La location: l’evento e si è tenuto all’IMAL che è il Centro per le culture digitali e la tecnologia (Centre for digital cultures and technology).

Il programma: il programma (già illustrato in un mio precedente articolo) è stato abbastanza vasto sia sul piano dei relatori sia su quello dei contenuti. È stato necessario strutturarlo in una sessione mattutina con una serie di interventi, tra i quali quello dello scrivente; ha fatto seguito la sessione pomeridiana che è stata strutturata con ben 7 workshop contemporanei ciascuno su una tematica diversa. Al termine dei workshop c’è stata la presentazione della sintesi dei lavori di ciascuno di essi. Dopo la cena, una sessione serale. Di particolare rilievo è stato, a mio modesto avviso, il contributo di Gerard Santucci, Capo dell’unità D4 “Networked Enterprise & Radio Frequency Identification (RFID)” della Commissione Europea – DG INFSO (Direzione Generale Information Society and Media), che ha illustrato ampiamente le questioni relative alla tecnologia RFID in stretta connessione con il paradigma Internet of Things.
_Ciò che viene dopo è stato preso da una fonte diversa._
===== config.mk =====
export PLATFORM = sky130hd
export DESIGN_NAME = multicycle_controller
export DESIGN_NICKNAME = d
export VERILOG_FILES = /design/src/rtl/multicycle_controller.sv
export SDC_FILE = /design/constraint.sdc
export NUM_CORES = 1
export LEC_CHECK = 0
export CELL_PAD_IN_SITES_DETAIL_PLACEMENT = 0
export CELL_PAD_IN_SITES_GLOBAL_PLACEMENT = 1
export CORE_ASPECT_RATIO = 0.7
export CORE_MARGIN = 4
export CORE_UTILIZATION = 27
export DETAILED_ROUTE_END_ITERATION = 7
export GPL_ROUTABILITY_DRIVEN = 0
export PLACE_DENSITY_LB_ADDON = 0.1
export SYNTH_ARGS = -nofsm -noshare
export SYNTH_HDL_FRONTEND = slang
export SYNTH_SLANG_ARGS = --single-unit

===== constraint.sdc =====
create_clock -name i_clk -period 2.05 [get_ports i_clk]
set_clock_uncertainty 0.15 [all_clocks]
set_input_delay 0.3075 -clock i_clk [delete_from_list [all_inputs] [get_ports i_clk]]
set_output_delay 0.3075 -clock i_clk [all_outputs]
set_load 0.01 [all_outputs]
Internet of Things: molto sinteticamente, ma non è certamente questa la sede più adeguata per descrivere il fenomeno, con questa espressione si fa riferimento ad uno dei nuovi paradigmi della rete Internet che è meglio conosciuto come Internet degli oggetti. Si tratta di una realtà virtuale, un ambiente – che ad avviso di molti già esiste – all’interno del quale assume un ruolo determinante la tecnologia RFID (Radio Frequency IDentificator). La tecnologia RFID funziona mediante microchip che trasmettono dati, a seconda di come vengono programmati da chi li realizza. Possono essere utilizzati per gli impieghi più vari, dalla catalogazione della merce di magazzino, alla sicurezza in genere, ecc. Il microchip, si è detto, trasmette delle informazioni che spesso vengono raccolte e gestite mediante la rete Internet. S’immagini ad un microchip che viene utilizzato per taggare (etichettare) un prodotto nel supermercato: in questo modo è possibile conoscere un qualsiasi momento quanti di quei prodotti ci sono, in quale scaffale fisicamente si trovano, ecc. L’interrogazione dei dati generati dai microchip RFID possono fornire una serie di informazioni su un determinato oggetto a seconda di come sia stato programmato il microchip RFID.
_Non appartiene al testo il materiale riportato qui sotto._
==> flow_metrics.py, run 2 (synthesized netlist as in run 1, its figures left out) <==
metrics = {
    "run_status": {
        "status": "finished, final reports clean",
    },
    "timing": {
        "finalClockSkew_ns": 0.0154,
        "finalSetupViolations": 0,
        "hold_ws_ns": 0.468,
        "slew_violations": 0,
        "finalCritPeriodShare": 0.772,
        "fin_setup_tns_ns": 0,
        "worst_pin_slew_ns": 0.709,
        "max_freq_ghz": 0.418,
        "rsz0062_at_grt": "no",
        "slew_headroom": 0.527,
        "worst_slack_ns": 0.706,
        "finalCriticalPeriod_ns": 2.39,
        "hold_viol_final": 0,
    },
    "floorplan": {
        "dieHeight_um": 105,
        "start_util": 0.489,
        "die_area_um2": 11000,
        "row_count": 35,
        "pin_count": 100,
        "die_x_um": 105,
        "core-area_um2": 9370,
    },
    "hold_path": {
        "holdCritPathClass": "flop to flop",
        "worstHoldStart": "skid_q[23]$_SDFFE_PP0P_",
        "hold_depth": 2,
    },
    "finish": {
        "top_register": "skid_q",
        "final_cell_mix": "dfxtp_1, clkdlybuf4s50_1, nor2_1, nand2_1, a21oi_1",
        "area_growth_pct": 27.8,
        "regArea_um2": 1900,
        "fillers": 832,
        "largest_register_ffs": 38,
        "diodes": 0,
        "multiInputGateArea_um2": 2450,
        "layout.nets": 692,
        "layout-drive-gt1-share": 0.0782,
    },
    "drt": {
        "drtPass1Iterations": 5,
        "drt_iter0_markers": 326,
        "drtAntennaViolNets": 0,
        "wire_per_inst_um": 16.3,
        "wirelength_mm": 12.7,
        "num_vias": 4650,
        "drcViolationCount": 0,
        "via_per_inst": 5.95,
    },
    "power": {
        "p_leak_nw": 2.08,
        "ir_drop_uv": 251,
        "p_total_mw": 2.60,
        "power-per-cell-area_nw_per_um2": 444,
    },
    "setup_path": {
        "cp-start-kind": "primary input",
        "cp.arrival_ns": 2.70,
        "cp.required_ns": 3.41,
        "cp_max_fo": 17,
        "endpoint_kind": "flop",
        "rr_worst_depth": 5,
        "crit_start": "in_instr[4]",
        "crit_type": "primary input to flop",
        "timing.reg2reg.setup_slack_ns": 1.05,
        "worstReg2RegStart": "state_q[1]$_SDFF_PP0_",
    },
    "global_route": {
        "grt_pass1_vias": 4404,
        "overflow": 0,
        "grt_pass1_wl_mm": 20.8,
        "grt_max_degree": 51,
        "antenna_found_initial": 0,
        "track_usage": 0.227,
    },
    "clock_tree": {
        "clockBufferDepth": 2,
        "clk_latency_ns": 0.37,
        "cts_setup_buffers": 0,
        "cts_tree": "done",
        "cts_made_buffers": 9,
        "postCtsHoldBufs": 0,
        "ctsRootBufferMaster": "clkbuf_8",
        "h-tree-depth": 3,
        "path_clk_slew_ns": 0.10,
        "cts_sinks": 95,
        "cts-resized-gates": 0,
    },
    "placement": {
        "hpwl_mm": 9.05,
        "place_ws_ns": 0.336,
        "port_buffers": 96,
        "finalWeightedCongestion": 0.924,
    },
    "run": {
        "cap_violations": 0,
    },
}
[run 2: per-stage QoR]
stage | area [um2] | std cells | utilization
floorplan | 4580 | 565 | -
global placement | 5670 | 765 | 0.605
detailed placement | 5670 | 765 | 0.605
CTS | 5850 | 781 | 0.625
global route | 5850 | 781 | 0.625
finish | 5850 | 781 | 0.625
File: config.mk
export PLATFORM = sky130hd
export DESIGN_NAME = uart_mmio_ctrl
export DESIGN_NICKNAME = d
export VERILOG_FILES = /design/src/rtl/uart_pkg.sv /design/src/rtl/sync_fifo.sv /design/src/rtl/uart_mmio_ctrl.sv
export SDC_FILE = /design/constraint.sdc
export NUM_CORES = 1
export LEC_CHECK = 0
export BUFFER_PORTS_ARGS = -buffer_cell sky130_fd_sc_hd__buf_4
export CORE_MARGIN = 1.5
export CORE_UTILIZATION = 50
export CTS_BUF_LIST = sky130_fd_sc_hd__clkbuf_8
export DETAILED_ROUTE_END_ITERATION = 12
export PLACE_DENSITY = 0.74
export SETUP_SLACK_MARGIN = 0.05
export SKIP_LAST_GASP = 1
export SLEW_MARGIN = 20
export SYNTH_ARGS = -nofsm -noshare
export SYNTH_HDL_FRONTEND = slang
export SYNTH_SLANG_ARGS = --single-unit
File: constraint.sdc
create_clock -name clock -period 4.79 [get_ports clock]
set_input_delay 0.958 -clock clock [delete_from_list [all_inputs] [get_ports clock]]
set_output_delay 0.958 -clock clock [all_outputs]
set_load 0.005 [all_outputs]
File: src/rtl/uart_pkg.sv
// Shared definitions for the memory-mapped UART controller: register
// addresses, STATUS bit positions and the transmit sequencer states.
package uart_pkg;

   // UART register window at the top of the data address space
   localparam logic [7:0] A_TXDATA = 8'hFD;
   localparam logic [7:0] A_RXDATA = 8'hFE;
   localparam logic [7:0] A_STATUS = 8'hFF;

   // STATUS = {2'b0, tx_drop, busy_flag, rx_ovr, rx_valid, tx_empty, tx_full}
   localparam int ST_FULL  = 0;
   localparam int ST_EMPTY = 1;
   localparam int ST_VALID = 2;
   localparam int ST_OVR   = 3;
   localparam int ST_BUSY  = 4;
   localparam int ST_DROP  = 5;

   // Cycles to wait for busy_flag after a begin pulse before giving up
   localparam int BUSY_TIMEOUT = 4;

   typedef enum logic [1:0] {
      TX_IDLE      = 2'd0,
      TX_LOAD      = 2'd1,
      TX_WAIT_BUSY = 2'd2,
      TX_WAIT_DONE = 2'd3
   } tx_state_e;

endpackage

File: src/rtl/sync_fifo.sv
// Small synchronous FIFO with first-word-fall-through head output.
// A push while full is accepted only when a pop happens in the same cycle.
module sync_fifo #(
   parameter int WIDTH = 8,
   parameter int DEPTH = 4
) (
   input  logic             clock,
   input  logic             reset_n,
   input  logic             push,
   input  logic             pop,
   input  logic [WIDTH-1:0] din,
   output logic             full,
   output logic             empty,
   output logic [WIDTH-1:0] head
);

   localparam int AW = $clog2(DEPTH);
   localparam logic [AW:0] FULL_CNT = (AW+1)'(DEPTH);

   logic [WIDTH-1:0] mem [DEPTH];
   logic [AW-1:0]    rd_ptr;
   logic [AW-1:0]    wr_ptr;
   logic [AW:0]      count;
   logic             do_push;
   logic             do_pop;

   assign full    = (count == FULL_CNT);
   assign empty   = (count == '0);
   assign head    = mem[rd_ptr];
   assign do_pop  = pop & ~empty;
   assign do_push = push & (~full | do_pop);

   // Pointers and occupancy; pointers wrap naturally since DEPTH is a power of 2
   always_ff @(posedge clock or negedge reset_n) begin
      if (!reset_n) begin
         rd_ptr <= '0;
         wr_ptr <= '0;
         count  <= '0;
      end else begin
         if (do_push) wr_ptr <= wr_ptr + 1'b1;
         if (do_pop)  rd_ptr <= rd_ptr + 1'b1;
         if (do_push && !do_pop)      count <= count + 1'b1;
         else if (do_pop && !do_push) count <= count - 1'b1;
      end
   end

   // Storage array; contents need no reset because occupancy gates reads
   always_ff @(posedge clock) begin
      if (do_push) mem[wr_ptr] <= din;
   end

endmodule

File: src/rtl/uart_mmio_ctrl.sv
// Memory-mapped UART controller: decodes the UART register window, buffers
// transmit bytes, sequences the UART begin/busy handshake and captures
// received bytes with valid/overrun status.
//
// Handshake to the UART core: begin_flag is a one-cycle request carrying
// tx_data (tx_data is already stable while begin_flag is high and is held
// until the next load). The core acknowledges by raising busy_flag and
// signals completion by dropping it; a new request is only issued while
// busy_flag is low, and never in consecutive cycles.
module uart_mmio_ctrl
   import uart_pkg::*;
#(
   parameter int TX_DEPTH = 4
) (
   input  logic       clock,
   input  logic       reset_n,
   input  logic [7:0] addr,
   input  logic [7:0] w_data,
   input  logic       mem_w_en,
   input  logic [7:0] dmem_r_data,
   output logic       dmem_w_en,
   output logic [7:0] cpu_r_data,
   output logic       tx_en,
   output logic       rx_en,
   output logic       begin_flag,
   output logic [7:0] tx_data,
   input  logic       busy_flag,
   input  logic       receive_flag,
   input  logic [7:0] rx_data,
   output tx_state_e  dbg_state
);

   tx_state_e  state;
   tx_state_e  state_n;
   logic       uart_hit;
   logic       wr_tx;
   logic       wr_status;
   logic       tx_full;
   logic       tx_empty;
   logic [7:0] tx_head;
   logic       fifo_pop;
   logic       load_data;
   logic [1:0] to_cnt;
   logic       tx_drop;
   logic       rx_valid;
   logic       rx_ovr;
   logic [7:0] rx_hold;
   logic       rx_flag_q;
   logic       rx_rise;
   logic       en_q;
   logic       clr_drop;
   logic       clr_ovr;
   logic       clr_valid;
   logic [7:0] status;

   assign uart_hit  = (addr == A_TXDATA) | (addr == A_RXDATA) | (addr == A_STATUS);
   assign wr_tx     = mem_w_en & (addr == A_TXDATA);
   assign wr_status = mem_w_en & (addr == A_STATUS);
   assign dmem_w_en = mem_w_en & ~uart_hit;
   assign clr_drop  = wr_status & w_data[ST_DROP];
   assign clr_ovr   = wr_status & w_data[ST_OVR];
   assign clr_valid = wr_status & w_data[ST_VALID];
   assign rx_rise   = receive_flag & ~rx_flag_q;
   assign tx_en     = en_q;
   assign rx_en     = en_q;
   assign dbg_state = state;

   sync_fifo #(.WIDTH(8), .DEPTH(TX_DEPTH)) u_tx_fifo (
      .clock   (clock),
      .reset_n (reset_n),
      .push    (wr_tx),
      .pop     (fifo_pop),
      .din     (w_data),
      .full    (tx_full),
      .empty   (tx_empty),
      .head    (tx_head)
   );

   // Status byte assembly and same-cycle CPU read mux
   always_comb begin
      status           = 8'h00;
      status[ST_FULL]  = tx_full;
      status[ST_EMPTY] = tx_empty;
      status[ST_VALID] = rx_valid;
      status[ST_OVR]   = rx_ovr;
      status[ST_BUSY]  = busy_flag;
      status[ST_DROP]  = tx_drop;
      cpu_r_data       = dmem_r_data;
      if (uart_hit) begin
         case (addr)
            A_RXDATA: cpu_r_data = rx_hold;
            A_STATUS: cpu_r_data = status;
            default:  cpu_r_data = 8'h00;
         endcase
      end
   end

   // UART enables: low while in reset, high from the first clock after
   always_ff @(posedge clock or negedge reset_n) begin
      if (!reset_n) en_q <= 1'b0;
      else          en_q <= 1'b1;
   end

   // Sticky drop flag: a store to a full FIFO with no pop this cycle is lost
   always_ff @(posedge clock or negedge reset_n) begin
      if (!reset_n) tx_drop <= 1'b0;
      else          tx_drop <= (tx_drop & ~clr_drop) | (wr_tx & tx_full & ~fifo_pop);
   end

   // Receive capture; a new byte beats a same-cycle clear of rx_valid
   always_ff @(posedge clock or negedge reset_n) begin
      if (!reset_n) begin
         rx_flag_q <= 1'b0;
         rx_hold   <= 8'h00;
         rx_valid  <= 1'b0;
         rx_ovr    <= 1'b0;
      end else begin
         rx_flag_q <= receive_flag;
         if (rx_rise) rx_hold <= rx_data;
         rx_valid <= rx_rise | (rx_valid & ~clr_valid);
         rx_ovr   <= (rx_ovr & ~clr_ovr) | (rx_rise & rx_valid & ~clr_valid);
      end
   end

   // Transmit sequencer state, busy timeout counter and tx_data holding register
   always_ff @(posedge clock or negedge reset_n) begin
      if (!reset_n) begin
         state   <= TX_IDLE;
         to_cnt  <= 2'd0;
         tx_data <= 8'h00;
      end else begin
         state <= state_n;
         if (state == TX_WAIT_BUSY) to_cnt <= to_cnt + 2'd1;
         else                       to_cnt <= 2'd0;
         if (load_data) tx_data <= tx_head;
      end
   end

   // Transmit sequencer next state; tx_data is loaded on entry to LOAD so it
   // is valid during the begin pulse, and the FIFO is popped in LOAD
   always_comb begin
      state_n    = state;
      fifo_pop   = 1'b0;
      begin_flag = 1'b0;
      load_data  = 1'b0;
      case (state)
         TX_IDLE: begin
            if (!tx_empty && !busy_flag) begin
               state_n   = TX_LOAD;
               load_data = 1'b1;
            end
         end
         TX_LOAD: begin
            begin_flag = 1'b1;
            fifo_pop   = 1'b1;
            state_n    = TX_WAIT_BUSY;
         end
         TX_WAIT_BUSY: begin
            if (busy_flag)                              state_n = TX_WAIT_DONE;
            else if (to_cnt == 2'(BUSY_TIMEOUT - 1))    state_n = TX_IDLE;
         end
         TX_WAIT_DONE: begin
            if (!busy_flag) state_n = TX_IDLE;
         end
         default: state_n = TX_IDLE;
      endcase
   end

endmodule

Yosys cells after proc, flatten, opt, wreduce, memory -nomap -nowiden
Memories as Yosys holds them, arrays and structs flattened. A register that Yosys moved wholly into a read port is not among the register bits.
Index checks and enable logic that the tools add are counted.
Storage, ports and cells
  flip-flop bits (word level): 24
  RAM bits: 32
  memories kept: 1
  logic and storage cells: 85
Cells by class
  equality and inequality tests: 11
  bitwise gates (word level): 30
  reductions and logical operators: 12
  add/sub/neg operators: 5
  multiplexer cells: 15
Memories
  u_tx_fifo.mem: depth 4, width 8, read ports 1, clocked after memory_dff 1, wr ports 1, line sync_fifo.sv:20  | logic [WIDTH-1:0] mem [DEPTH];
Operator list (number)
  equality test 8 bit, second input constant: 3
  bitwise AND 1 bit: 16
  case mux 8 bit (2 select lines): 1
  two-way mux 2 bit: 5
  two-way mux 8 bit: 1
  inverter 1 bit: 8
  case mux 2 bit (4 select lines): 1
  adder 2 x 1 -> 2 bit, second input constant: 3
  equality test 2 bit, second input constant: 3
  two-way mux 3 bit: 2
  bitwise OR 1 bit: 6
  logical NOT 1 bit: 5
  two-way mux 1 bit: 5
  inequality test 2 bit, second input constant: 2
  adder 3 x 1 -> 3 bit, second input constant: 1
  equality test 3 bit, second input constant: 1
  logical AND 1 bit: 3
  logical NOT 3 bit: 1
  inequality test 3 x 2 -> 1 bit, second input constant: 1
  AND reduction 3 bit: 1
  subtractor 3 x 1 -> 3 bit, second input constant: 1
  equality test 2 x 1 -> 1 bit, second input constant: 1
  logical NOT 2 bit: 1
  nonzero test 2 bit: 1

Logic depth before layout (Yosys ltp)
  word-level depth: 9
  gate-level depth with buffers: 9
  gate-level depth less buffers: 9

By module
Synthesis repeated with hierarchy kept, for this count alone.
Unflattened totals
  cells, all modules: 193
  area total of the unflattened synthesis: 2790.2 µm²
Modules (own cells, without submodules)
  sync_fifo: seq. area each 1136.1 µm², times used 1, area an instance 1591.5 µm², cells each 77
  uart_mmio_ctrl: seq. area each 625.6 µm², times used 1, area an instance 1198.6 µm², cells each 116

Least setup slack after synthesis
Ideal clock, no wire load.
  kind: in2out
  start point: in addr[6]
  end point: out dmem_w_en
  stages on the path: 5
  arrival: 1984 ps
  path slack: 1848 ps
  path buffers: 2
  data required time: 3832 ps
  path through: nand4_1 buf_2 or3_1 buf_2 and2_2
On the way
  word-level cells in the longest chain between the ends: 5
  elaborated cells between the ends (all ways): 7
  classes of those cells: eq/ne (3); bitwise (4)
Ends and longest elaborated chain
  from (decl): line uart_mmio_ctrl.sv:17  | input logic [7:0] addr,
  equality test 8 bit: line uart_mmio_ctrl.sv:56  | assign uart_hit = (addr == A_TXDATA) | (addr == A_RXDATA) | (addr == A_STATUS);
  bitwise OR 1 bit: line uart_mmio_ctrl.sv:56
  bitwise OR 1 bit *: line uart_mmio_ctrl.sv:56
  inverter 1 bit *: line uart_mmio_ctrl.sv:59  | assign dmem_w_en = mem_w_en & ~uart_hit;
  bitwise AND 1 bit *: line uart_mmio_ctrl.sv:59
  to (decl): line uart_mmio_ctrl.sv:21  | output logic dmem_w_en,
Every way passes the cells marked *; elsewhere a longest branch is shown, timed or not.

Worst setup path in the final report
  start point: in addr[7]
  end point: out dmem_w_en
Same word-level chain as after synthesis.

==> reports/metrics.cfg <==
[status]
outcome=complete, no violations

[routing]
firstDrtPassIters=4
routed_via_density=5.242
routed_wl_um=5294
ant_nets=0
post_drt_wl_per_cell_um=15.99
dr.first_iter.drc_count=109
met2_length_um=2664
met1_length_um=2364
dr_total_vias=1735
dr_wl_met3_um=210
drcViolationCount=0
routed.top_layer=met4

[final_layout]
n_antenna_cell=0
nFillCells=409
drive_above_1_share=0.3784
area_growth_pct=24.03
fin_area_um2=3513
nets=298
seq_area_um2=1762
multi_input_area_um2=998.5
post-route-util=0.6420

[die]
die_h_um=78.27
dieArea_um2=6126
initial_core_util=0.5176
io_pins=59
core-area_um2=5473
rows=27
die_width_um=78.27

[sta]
hold_slack_ns=0.4493
tightest_slew_ns=0.5797
min_period_ns=3.415
slew_headroom=0.6127
rsz0062_at_grt=false
period_share=0.7130
setup_violations=0
hold_violations=0
finClkSkew_ns=0.004292
final_max_slew_viol_count=0
tns_ns=0
setup_ws_ns=1.375
clock.fmax_ghz=0.2928

[setup_path]
rr_worst_depth=8
worstReg2RegEnd=u_tx_fifo.count[2]$_DFFE_PN0P_
crit_slowest_cell=or3_1
cp_data_required_time_ns=3.83
path_cells=buf_4 > nand4_1 > or3_1 > and2_2 > buf_4
cpPeakStageDelay_ns=0.65
path_common_cell=buf_4
cp-start-kind=input port
r2r-start=dbg_state[1]$_DFFE_PN0P_
crit_type=input port to output pin
cp.arrival_ns=2.46
regToRegSetupSlack_ns=2.36
end_kind=output pin
crit_fanout=11

[power_and_ir_drop]
p_sw_mw=0.4394
pwr-share-clk=0.293
combinationalPowerShare=0.246
p_seq_frac=0.461
power_density_nw_per_um2=472.4
p_sw_frac=0.2648
peakVddDrop_mv=0.2704
p_leak_nw=1.498
internal-power_mw=1.220

[synth]
synthCells=195
post-synth-top-area-fraction=0.3392
synth_nets=239
synth_area_per_cell_um2=14.53
yosysUniqueCellTypes=39
synth_flop_cell=edfxtp_1
async_reset_ff_frac=0.5000
synth_top_area_cell=edfxtp_1
synth_edf_count=32
yosys-top-cells-area=edfxtp_1, dfrtp_1, mux4_2, mux2_4, nand2_1
yosys_warnings=0
synth_common_cells=nand2_1, dfrtp_1, edfxtp_1
yosysMostFrequentCell=nand2_1
ys_seq_area_frac=0.6219
synth-seq-cells=64
syn_area_um2=2833

[run]
maxCapViolCount=0

[clocking]
cts-root-buf=clkbuf_8
hold_buffers=0
post_cts_resized=0
cts_tree=done
cts_setup_buffers=0
insertion_delay_ns=0.33
htreeDepth=3
cts.path.max_buffers=2
cts_buffers=9
clkTransAtPathRegs_ns=0.07
clock_sinks=64

[hold_path]
holdPathEnd=to_cnt[0]$_DFF_PN0_
whs_path_depth=1
hp-class=flip-flop to flip-flop
hp-start=to_cnt[0]$_DFF_PN0_

[grt]
grt_pass1_wl_um=8473
grt_overflow=0
antenna_found_initial=0
grt_usage=0.1867
grt_max_degree=33
grt_pass1_vias=1734

[placed_design]
place_area_um2=3304
place.gp.congestion=0.7731
dp_slack_ns=1.396
numPortBuffers=58
dp_hpwl_um=3787

-- per-stage QoR --
stage / total power [mW] / std cells
after CTS: 1.682 / 331
final: 1.660 / 331
after floorplan: 1.030 / 195
after global placement: 1.175 / 315
after detailed placement: 1.192 / 315
after global routing: 1.752 / 331
-- cell usage in the layout, fill, tap and decap left out, types with 5 or more instances in the layout --
cell type and n:
buf_4 58, nand2_1 34, dfrtp_1 32, edfxtp_1 32, mux2_4 9, clkbuf_8 9, mux4_2 8, mux2i_1 6
o2bb2ai_1 6, ha_1 6, inv_1 5, and2_2 5
-- worst max-delay path by stage --
stage | start | to | slack [ns] | cells past startpoint
2_1_floorplan | addr[6] | dmem_w_en | 1.85 | 5
3_3_place_gp | addr[6] | dmem_w_en | 1.42 | 5
3_5_place_dp | addr[7] | dmem_w_en | 1.40 | 5
4_1_cts | addr[7] | dmem_w_en | 1.38 | 5
5_1_grt | addr[7] | dmem_w_en | 1.33 | 5
6_report | addr[7] | dmem_w_en | 1.37 | 5
-- kinds of logic (layout without fill, tap and decap cells) --
| logic type | after synthesis | in the layout | synth area share |
|---|---|---|---|
| other cells | 1 | 1 | 0.001324 |
| xor+xnor | 6 | 6 | 0.01855 |
| simple gates | 61 | 61 | 0.1100 |
| flops | 64 | 64 | 0.6219 |
| buf+inv | 15 | 79 | 0.02562 |
| mux | 24 | 24 | 0.1365 |
| fa+ha+maj | 7 | 7 | 0.03357 |
| compound gates | 17 | 17 | 0.05256 |
-- layer usage --
metal	track usage	vias up
met5	0	-
met4	0.08571	0
met3	0.04419	4
met2	0.3035	49
met1	0.2384	856
li1	-	826
-- flip-flops by register name, summed over array words and instances, names as in the netlist, 2 cells and up --
name,flops
dbg_state,2
u_tx_fifo.mem,32
u_tx_fifo.rd_ptr,2
rx_hold,8
to_cnt,2
u_tx_fifo.wr_ptr,2
tx_data,8
u_tx_fifo.count,3
-- layout make-up --
cell class | instances | area share
clock inverters | 7 | 0.02422
repair buffers | 58 | 0.1239
well taps | 72 | 0.02564
inverters | 5 | 0.005342
flip-flops and latches | 64 | 0.5014
clock buffers | 9 | 0.03526
multi-input cells | 116 | 0.2842
-- power groups by stage --
stage | Sequential [mW] | Clock [mW] | Combinational, mW
4_1_cts | 0.768 | 0.499 | 0.415
5_1_grt | 0.780 | 0.523 | 0.448
3_3_place_gp | 0.774 | 0 | 0.401
6_report | 0.765 | 0.486 | 0.408
3_5_place_dp | 0.777 | 0 | 0.415
2_1_floorplan | 0.730 | 0 | 0.300
-- worst max-delay path: cells and delay by family --
family / cells / cell delay, ns
buffers and inverters: 2 / 0.21
AND/OR/NAND/NOR: 3 / 1.29
No activity file was read; power rests on OpenSTA's default activity.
Approccio multidisciplinare: è sicuramente la soluzione vincente, tenuto conto che relativamente all’Internet of Things non esiste una specificità di competenze ma, al contrario, è necessario l’impegno di ciascun profilo professionale. Inoltre, l’interesse coinvolge diversi stakeholders, ovvero imprenditori, consumatori, associazioni, professionisti, organismi, ecc. Personalmente, ritengo che questo tipo di approccio alle tematiche dell’IoT sia ottimale, sempre che conduca ad uno scambio reciproco delle singole informazioni prodotte da ciascun professionista e/o stakholder con finalità di sviluppo del paradigma IoT.

Profili giuridici: il paradigma IoT non è esente dalla normativa sulla privacy. Il punto di partenza va individuato negli effetti sui dati personali che derivano dalla connessione tra un oggetto ed una persona. In particolare, al di là delle prescrizioni normative sulla informativa, l’utilizzo della tecnologia (che può essere RFID o altra) deve garantire l’assoluta sicurezza dei dati personali trattati specialmente qualora per il trattamento di tali dati sia impiegata la rete Internet. La dimostrazione dei principali rischi connessi con il paradigma IoT e con la tecnologia RFID può essere rappresentato graficamente con una matrice tridimensionale (utilizzata per l’intervento all’evento in questione). Al di là della privacy, evidentemente possono sussistere profili di responsabilità con riguardo agli aspetti in tema di sicurezza in generale (safety and security).